Across the listing below, how many lines contain the string "sampled"? Only the number is needed.

■ **Data records**:
☆ ☆ ☆
## config.mk

```make
export PLATFORM = sky130hd
export DESIGN_NAME = sorted_insert_priority_queue_top
export DESIGN_NICKNAME = d
export VERILOG_FILES = /design/src/rtl/sipq_pkg.sv /design/src/rtl/sorted_insert_priority_queue_top.sv /design/src/rtl/sipq_slot_ram.sv /design/src/rtl/sipq_engine.sv
export VERILOG_INCLUDE_DIRS = /design/src /design/src/rtl
export SDC_FILE = /design/constraint.sdc
export NUM_CORES = 1
export LEC_CHECK = 0
export ABC_CLOCK_PERIOD_IN_PS = 5200
export BUFFER_PORTS_ARGS = -buffer_cell sky130_fd_sc_hd__buf_2
export CAP_MARGIN = 20
export CORE_UTILIZATION = 30
export CTS_BUF_LIST = sky130_fd_sc_hd__clkbuf_8
export CTS_CLUSTER_SIZE = 8
export DETAILED_ROUTE_END_ITERATION = 8
export SYNTH_ARGS = -nofsm -noshare
export SYNTH_HDL_FRONTEND = slang
export SYNTH_SLANG_ARGS = --single-unit
```

## constraint.sdc

```tcl
create_clock -name aclk -period 5.2 [get_ports aclk]
set_clock_uncertainty 0.1 [all_clocks]
set_input_delay 0.52 -clock aclk [delete_from_list [all_inputs] [get_ports aclk]]
set_output_delay 0.52 -clock aclk [all_outputs]
set_load 0.01 [all_outputs]
```

## src/rtl/sorted_insert_priority_queue_top_defines.svh

```systemverilog
// assertion helpers used by the queue engine rtl
`ifndef SORTED_INSERT_PRIORITY_QUEUE_TOP_DEFINES_SVH
`define SORTED_INSERT_PRIORITY_QUEUE_TOP_DEFINES_SVH

// same-cycle implication, sampled on aclk, off while aresetn is low
`define SIPQ_ASSERT_IMP(label, ante, cons) \
    label: assert property (@(posedge aclk) disable iff (!aresetn) (ante) |-> (cons)) \
        else $error("sipq assertion failed");

// next-cycle implication, sampled on aclk, off while aresetn is low
`define SIPQ_ASSERT_NXT(label, ante, cons) \
    label: assert property (@(posedge aclk) disable iff (!aresetn) (ante) |=> (cons)) \
        else $error("sipq assertion failed");

`endif

```

## src/rtl/sipq_pkg.sv

```systemverilog
package sipq_pkg;

    // operation codes of the input kind field
    localparam logic KIND_ADD    = 1'b0;
    localparam logic KIND_REMOVE = 1'b1;

    // result status codes
    localparam logic [1:0] STAT_OK    = 2'd0;
    localparam logic [1:0] STAT_FULL  = 2'd1;
    localparam logic [1:0] STAT_EMPTY = 2'd2;

    // register map
    localparam logic       REG_CAPACITY = 1'b0;
    localparam logic [4:0] CAP_RESET    = 5'd16;

    // input transaction payload
    typedef struct packed {
        logic       kind;
        logic [7:0] item_prio;
        logic [7:0] item_char;
    } sipq_in_t;

    // result transaction payload
    typedef struct packed {
        logic [7:0] out_prio;
        logic [7:0] out_char;
        logic [1:0] status;
        logic [4:0] count;
    } sipq_out_t;

    // sequencer states
    typedef enum logic [2:0] {
        ST_IDLE,
        ST_ADD_RD,
        ST_ADD_CMP,
        ST_ADD_WR,
        ST_REM_RD,
        ST_REM_DAT,
        ST_DONE
    } sipq_state_t;

endpackage

```

## src/rtl/sorted_insert_priority_queue_top.sv

```systemverilog
// add: compares stored entries from the tail toward the head, at most the count, then writes
// remove: reads the head slot; a refused add or remove goes straight to the result stage
// one item at a time; each insert step is a memory read then a compare and write of one slot
// result goes to an output register, so the sequencer frees up while it waits to be taken
// reset (aresetn low, synchronous): queue empty, pointers zero, capacity 16, slots undefined
module sorted_insert_priority_queue_top #(
    parameter int DEPTH     = 16,
    parameter int PRIO_BITS = 8
) (
    input  logic                aclk,
    input  logic                aresetn,
    input  logic                s_valid,
    output logic                s_ready,
    input  sipq_pkg::sipq_in_t  s_data,
    output logic                m_valid,
    input  logic                m_ready,
    output sipq_pkg::sipq_out_t m_data,
    input  logic                psel,
    input  logic                penable,
    input  logic                pwrite,
    input  logic [2:0]          paddr,
    input  logic [31:0]         pwdata,
    output logic [31:0]         prdata,
    output logic                pready
);

    logic [4:0]          capacity_reg, capacity_next;
    logic                out_valid_reg, out_valid_next;
    sipq_pkg::sipq_out_t out_data_reg, out_data_next;
    logic                res_valid;
    logic                res_ready;
    sipq_pkg::sipq_out_t res_data;
    logic                cfg_write;

    sipq_engine #(
        .DEPTH     (DEPTH),
        .PRIO_BITS (PRIO_BITS)
    ) u_engine (
        .aclk      (aclk),
        .aresetn   (aresetn),
        .in_valid  (s_valid),
        .in_ready  (s_ready),
        .in_data   (s_data),
        .res_valid (res_valid),
        .res_ready (res_ready),
        .res_data  (res_data),
        .capacity  (capacity_reg)
    );

    // configuration register write
    assign pready    = 1'b1;
    assign cfg_write = psel && penable && pwrite && (paddr[2] == sipq_pkg::REG_CAPACITY);

    always_comb begin
        capacity_next = capacity_reg;
        if (cfg_write) begin
            capacity_next = pwdata[4:0];
        end
    end

    // register readback
    always_comb begin
        prdata = '0;
        if (paddr[2] == sipq_pkg::REG_CAPACITY) begin
            prdata = {27'b0, capacity_reg};
        end
    end

    // output register for the result transaction
    assign res_ready = !out_valid_reg || m_ready;

    always_comb begin
        out_valid_next = out_valid_reg;
        out_data_next  = out_data_reg;
        if (res_valid && res_ready) begin
            out_valid_next = 1'b1;
            out_data_next  = res_data;
        end else if (m_ready) begin
            out_valid_next = 1'b0;
        end
    end

    always_ff @(posedge aclk) begin
        if (!aresetn) begin
            capacity_reg  <= sipq_pkg::CAP_RESET;
            out_valid_reg <= 1'b0;
        end else begin
            capacity_reg  <= capacity_next;
            out_valid_reg <= out_valid_next;
        end
    end

    always_ff @(posedge aclk) begin
        out_data_reg <= out_data_next;
    end

    assign m_valid = out_valid_reg;
    assign m_data  = out_data_reg;

endmodule

```

## src/rtl/sipq_slot_ram.sv

```systemverilog
module sipq_slot_ram #(
    parameter int DEPTH = 16,
    parameter int WIDTH = 16
) (
    input  logic                     aclk,
    input  logic                     we,
    input  logic [$clog2(DEPTH)-1:0] waddr,
    input  logic [WIDTH-1:0]         wdata,
    input  logic [$clog2(DEPTH)-1:0] raddr,
    output logic [WIDTH-1:0]         rdata
);

    logic [WIDTH-1:0] slot_mem [DEPTH];
    logic [WIDTH-1:0] rdata_reg;

    // single write port
    always_ff @(posedge aclk) begin
        if (we) begin
            slot_mem[waddr] <= wdata;
        end
    end

    // registered read port
    always_ff @(posedge aclk) begin
        rdata_reg <= slot_mem[raddr];
    end

    assign rdata = rdata_reg;

endmodule

```

## src/rtl/sipq_engine.sv

```systemverilog
`include "sorted_insert_priority_queue_top_defines.svh"

module sipq_engine #(
    parameter int DEPTH     = 16,
    parameter int PRIO_BITS = 8
) (
    input  logic                 aclk,
    input  logic                 aresetn,
    input  logic                 in_valid,
    output logic                 in_ready,
    input  sipq_pkg::sipq_in_t   in_data,
    output logic                 res_valid,
    input  logic                 res_ready,
    output sipq_pkg::sipq_out_t  res_data,
    input  logic [4:0]           capacity
);

    localparam int AW   = $clog2(DEPTH);
    localparam int CW   = $clog2(DEPTH + 1);
    localparam int CMPW = (CW > 5) ? CW : 5;
    localparam int SW   = PRIO_BITS + 8;
    localparam logic [AW-1:0] LAST_SLOT = AW'(DEPTH - 1);

    sipq_pkg::sipq_state_t state_reg, state_next;

    logic [AW-1:0]        head_reg, head_next;
    logic [AW-1:0]        tail_reg, tail_next;
    logic [CW-1:0]        count_reg, count_next;
    logic [AW-1:0]        pos_reg, pos_next;
    logic [CW-1:0]        moved_reg, moved_next;
    logic [PRIO_BITS-1:0] prio_reg, prio_next;
    logic [7:0]           char_reg, char_next;
    logic [7:0]           res_prio_reg, res_prio_next;
    logic [7:0]           res_char_reg, res_char_next;
    logic [1:0]           status_reg, status_next;

    logic                 ram_we;
    logic [AW-1:0]        ram_waddr;
    logic [SW-1:0]        ram_wdata;
    logic [AW-1:0]        ram_raddr;
    logic [SW-1:0]        ram_rdata;

    logic [PRIO_BITS-1:0] rd_prio;
    logic [7:0]           rd_char;
    logic [39:0]          in_prio_wide;
    logic [39:0]          rd_prio_wide;
    logic [CMPW-1:0]      count_wide;
    logic [CMPW-1:0]      cap_wide;
    logic [CMPW-1:0]      eff_cap;
    logic                 is_full;
    logic                 is_empty;
    logic                 larger;
    logic [CW-1:0]        moved_inc;
    logic [AW-1:0]        pos_prev;

    function automatic logic [AW-1:0] slot_inc(input logic [AW-1:0] idx);
        slot_inc = (idx == LAST_SLOT) ? '0 : idx + 1'b1;
    endfunction

    function automatic logic [AW-1:0] slot_dec(input logic [AW-1:0] idx);
        slot_dec = (idx == '0) ? LAST_SLOT : idx - 1'b1;
    endfunction

    sipq_slot_ram #(
        .DEPTH (DEPTH),
        .WIDTH (SW)
    ) u_slot_ram (
        .aclk  (aclk),
        .we    (ram_we),
        .waddr (ram_waddr),
        .wdata (ram_wdata),
        .raddr (ram_raddr),
        .rdata (ram_rdata)
    );

    // occupancy checks against the saturated capacity
    assign count_wide = CMPW'(count_reg);
    assign cap_wide   = CMPW'(capacity);
    assign eff_cap    = (cap_wide > CMPW'(DEPTH)) ? CMPW'(DEPTH) : cap_wide;
    assign is_full    = (count_wide >= eff_cap);
    assign is_empty   = (count_reg == '0);

    // shared compare unit: stored neighbor against the entry being placed
    assign rd_prio   = ram_rdata[SW-1:8];
    assign rd_char   = ram_rdata[7:0];
    assign larger    = (rd_prio > prio_reg);
    assign moved_inc = moved_reg + 1'b1;
    assign pos_prev  = slot_dec(pos_reg);

    assign in_prio_wide = {32'b0, in_data.item_prio};
    assign rd_prio_wide = 40'(rd_prio);

    // next state
    always_comb begin
        state_next = state_reg;
        case (state_reg)
            sipq_pkg::ST_IDLE: begin
                if (in_valid) begin
                    if (in_data.kind == sipq_pkg::KIND_ADD) begin
                        if (is_full) begin
                            state_next = sipq_pkg::ST_DONE;
                        end else if (is_empty) begin
                            state_next = sipq_pkg::ST_ADD_WR;
                        end else begin
                            state_next = sipq_pkg::ST_ADD_RD;
                        end
                    end else begin
                        state_next = is_empty ? sipq_pkg::ST_DONE : sipq_pkg::ST_REM_RD;
                    end
                end
            end
            sipq_pkg::ST_ADD_RD: begin
                state_next = sipq_pkg::ST_ADD_CMP;
            end
            sipq_pkg::ST_ADD_CMP: begin
                if (larger && (moved_inc < count_reg)) begin
                    state_next = sipq_pkg::ST_ADD_RD;
                end else begin
                    state_next = sipq_pkg::ST_ADD_WR;
                end
            end
            sipq_pkg::ST_ADD_WR: begin
                state_next = sipq_pkg::ST_DONE;
            end
            sipq_pkg::ST_REM_RD: begin
                state_next = sipq_pkg::ST_REM_DAT;
            end
            sipq_pkg::ST_REM_DAT: begin
                state_next = sipq_pkg::ST_DONE;
            end
            sipq_pkg::ST_DONE: begin
                if (res_ready) begin
                    state_next = sipq_pkg::ST_IDLE;
                end
            end
            default: begin
                state_next = sipq_pkg::ST_IDLE;
            end
        endcase
    end

    // datapath and memory control per state
    always_comb begin
        head_next     = head_reg;
        tail_next     = tail_reg;
        count_next    = count_reg;
        pos_next      = pos_reg;
        moved_next    = moved_reg;
        prio_next     = prio_reg;
        char_next     = char_reg;
        res_prio_next = res_prio_reg;
        res_char_next = res_char_reg;
        status_next   = status_reg;
        ram_we        = 1'b0;
        ram_waddr     = pos_reg;
        ram_wdata     = {prio_reg, char_reg};
        ram_raddr     = pos_prev;
        case (state_reg)
            sipq_pkg::ST_IDLE: begin
                if (in_valid) begin
                    prio_next     = in_prio_wide[PRIO_BITS-1:0];
                    char_next     = in_data.item_char;
                    pos_next      = tail_reg;
                    moved_next    = '0;
                    res_prio_next = '0;
                    res_char_next = '0;
                    status_next   = sipq_pkg::STAT_OK;
                    if (in_data.kind == sipq_pkg::KIND_ADD) begin
                        if (is_full) begin
                            status_next = sipq_pkg::STAT_FULL;
                        end
                    end else if (is_empty) begin
                        status_next = sipq_pkg::STAT_EMPTY;
                    end
                end
            end
            sipq_pkg::ST_ADD_CMP: begin
                // shift the larger neighbor one slot toward the tail
                if (larger) begin
                    ram_we     = 1'b1;
                    ram_waddr  = pos_reg;
                    ram_wdata  = ram_rdata;
                    pos_next   = pos_prev;
                    moved_next = moved_inc;
                end
            end
            sipq_pkg::ST_ADD_WR: begin
                ram_we     = 1'b1;
                ram_waddr  = pos_reg;
                ram_wdata  = {prio_reg, char_reg};
                tail_next  = slot_inc(tail_reg);
                count_next = count_reg + 1'b1;
            end
            sipq_pkg::ST_REM_RD: begin
                ram_raddr = head_reg;
            end
            sipq_pkg::ST_REM_DAT: begin
                res_prio_next = rd_prio_wide[7:0];
                res_char_next = rd_char;
                count_next    = count_reg - 1'b1;
                if (count_reg == CW'(1)) begin
                    head_next = '0;
                    tail_next = '0;
                end else begin
                    head_next = slot_inc(head_reg);
                end
            end
            default: begin
            end
        endcase
    end

    // control state
    always_ff @(posedge aclk) begin
        if (!aresetn) begin
            state_reg <= sipq_pkg::ST_IDLE;
            head_reg  <= '0;
            tail_reg  <= '0;
            count_reg <= '0;
        end else begin
            state_reg <= state_next;
            head_reg  <= head_next;
            tail_reg  <= tail_next;
            count_reg <= count_next;
        end
    end

    // working and result registers
    always_ff @(posedge aclk) begin
        pos_reg      <= pos_next;
        moved_reg    <= moved_next;
        prio_reg     <= prio_next;
        char_reg     <= char_next;
        res_prio_reg <= res_prio_next;
        res_char_reg <= res_char_next;
        status_reg   <= status_next;
    end

    assign in_ready          = (state_reg == sipq_pkg::ST_IDLE);
    assign res_valid         = (state_reg == sipq_pkg::ST_DONE);
    assign res_data.out_prio = res_prio_reg;
    assign res_data.out_char = res_char_reg;
    assign res_data.status   = status_reg;
    assign res_data.count    = count_wide[4:0];

    `SIPQ_ASSERT_IMP(a_count_range, 1'b1, count_reg <= CW'(DEPTH))
    `SIPQ_ASSERT_IMP(a_empty_ptrs, count_reg == '0, head_reg == '0 && tail_reg == '0)
    `SIPQ_ASSERT_IMP(a_ready_idle, in_ready, state_reg == sipq_pkg::ST_IDLE)
    `SIPQ_ASSERT_NXT(a_done_idle, res_valid && res_ready, state_reg == sipq_pkg::ST_IDLE)

endmodule

```

# --- After elaboration in Yosys (flattened, before gate mapping) ---
# Memory sizes are Yosys's and may differ from the RTL's. A register that Yosys moved wholly into a read port is not among the register bits.
# Index checks and enable logic that the tools add are counted.
# Widths: inputs -> output; s select.
word_totals:
  inputBits: 59
  n_memories: 1
  reg_bits: 88
  mem_bits_rw: 256
mem_list:
  columns: ["memory", "depth", "word_bits", "read_ports", "rd_ports_with_merged_regs", "wr", "line_no", "rtl"]
  rows:
  - ["u_engine.u_slot_ram.slot_mem", 16, 16, 1, 1, 1, "sipq_slot_ram.sv:13", "logic [WIDTH-1:0] slot_mem [DEPTH];"]
classes:
  n_eq_ne: 13
  n_lt_le_gt_ge: 4
  n_bitwise: 1
  add_sub_neg: 6
  n_reduce_logical: 20
  muxes: 38
ops:
  columns: ["cell", "count"]
  rows:
  - ["$mux 16", 2]
  - ["$mux 4", 8]
  - ["$pmux 8 s2", 2]
  - ["$mux 5", 4]
  - ["$pmux 5 s2", 2]
  - ["$pmux 3 s6", 1]
  - ["$pmux 4 s2", 2]
  - ["$mux 3", 4]
  - ["$add 5x1->5 const B", 2]
  - ["$mux 2", 5]
  - ["$eq 3x3->1 const B", 3]
  - ["$add 4x1->4 const B", 2]
  - ["$eq 4x4->1 const B", 2]
  - ["$gt 8x8->1", 1]
  - ["$mux 8", 1]
  - ["$reduce_and 2->1", 4]
  - ["$reduce_bool 2->1", 4]
  - ["$eq 3x2->1 const B", 2]
  - ["$mux 1", 6]
  - ["$ne 2x1->1 const B", 3]
  - ["$eq 5x1->1 const B", 1]
  - ["$ge 5x5->1", 1]
  - ["$gt 5x5->1 const B", 1]
  - ["$logic_and 1x1->1", 5]
  - ["other kinds (14)", 14]

# --- Depth between registers and ports, before layout ---
logic_depth:
  ltp_word: 7
  ltp_mapped: 11
  ltp_nobuf: 9

# --- Modules after synthesis ---
# Synthesis repeated with hierarchy kept, for this count alone.
unflattened:
  hier_cells: 811
  hier_area_um2: 14541.4
modules_own_cells:
  columns: ["mod", "cells_per_inst", "n_inst", "area_per_inst_um2", "seq_area_each_um2"]
  rows:
  - ["sipq_slot_ram", 432, 1, 10042.1, 8007.7]
  - ["sipq_engine", 293, 1, 3284.4, 1611.5]
  - ["sorted_insert_priority_queue_top", 86, 1, 1214.9, 810.8]

# --- Worst setup path after synthesis ---
# No wires, ideal clock.
synth_path:
  path_type: "register -> register"
  from: "register u_engine.prio_reg[1]"
  to: "memory u_engine.u_slot_ram.slot_mem[4][0] (enable)"
  path_stages_with_launch: 10
  setup_ps: 413
  period_less_slack_ps: 3612
  slack_ps: 1588
  arrival_ps: 3099
  required_time_ps: 4687
  path_buffers: 1
  path_cell_list: "edfxtp_1 -> inv_1 -> ha_1 -> nor2b_1 -> o211ai_1 -> a211o_1 -> a21oi_2 -> buf_2 -> nor2_1 -> nor3b_1"
synth_via:
  elab_chain_cells: 5
synth_rtl:
  columns: ["element", "line_no", "rtl"]
  rows:
  - ["start, declared", "sipq_engine.sv:31", "logic [PRIO_BITS-1:0] prio_reg, prio_next;"]
  - ["start signal, assigned", "sipq_engine.sv:232", "prio_reg <= prio_next;"]
  - ["$gt 8x8->1", "sipq_engine.sv:86", "assign larger = (rd_prio > prio_reg);"]
  - ["$mux 1", "sipq_engine.sv:179", "if (larger) begin"]
  - ["$pmux 1 s2", "sipq_engine.sv:158", "case (state_reg)"]
  - ["$mux 1", "sipq_slot_ram.sv:18", "if (we) begin"]
  - ["$mux 1 (implied by the code)", "sipq_slot_ram.sv:19", "slot_mem[waddr] <= wdata;"]
  - ["end, declared", "sipq_slot_ram.sv:13", null]
# No other way between the ends.

# --- Final worst setup path ---
layout_path:
  from: "register u_engine.prio_reg[1]"
  to: "memory u_engine.u_slot_ram.slot_mem[10][15] (enable)"
# Same word-level chain as after synthesis.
☆ ☆ ☆
■ **Solution to the exercise**:
2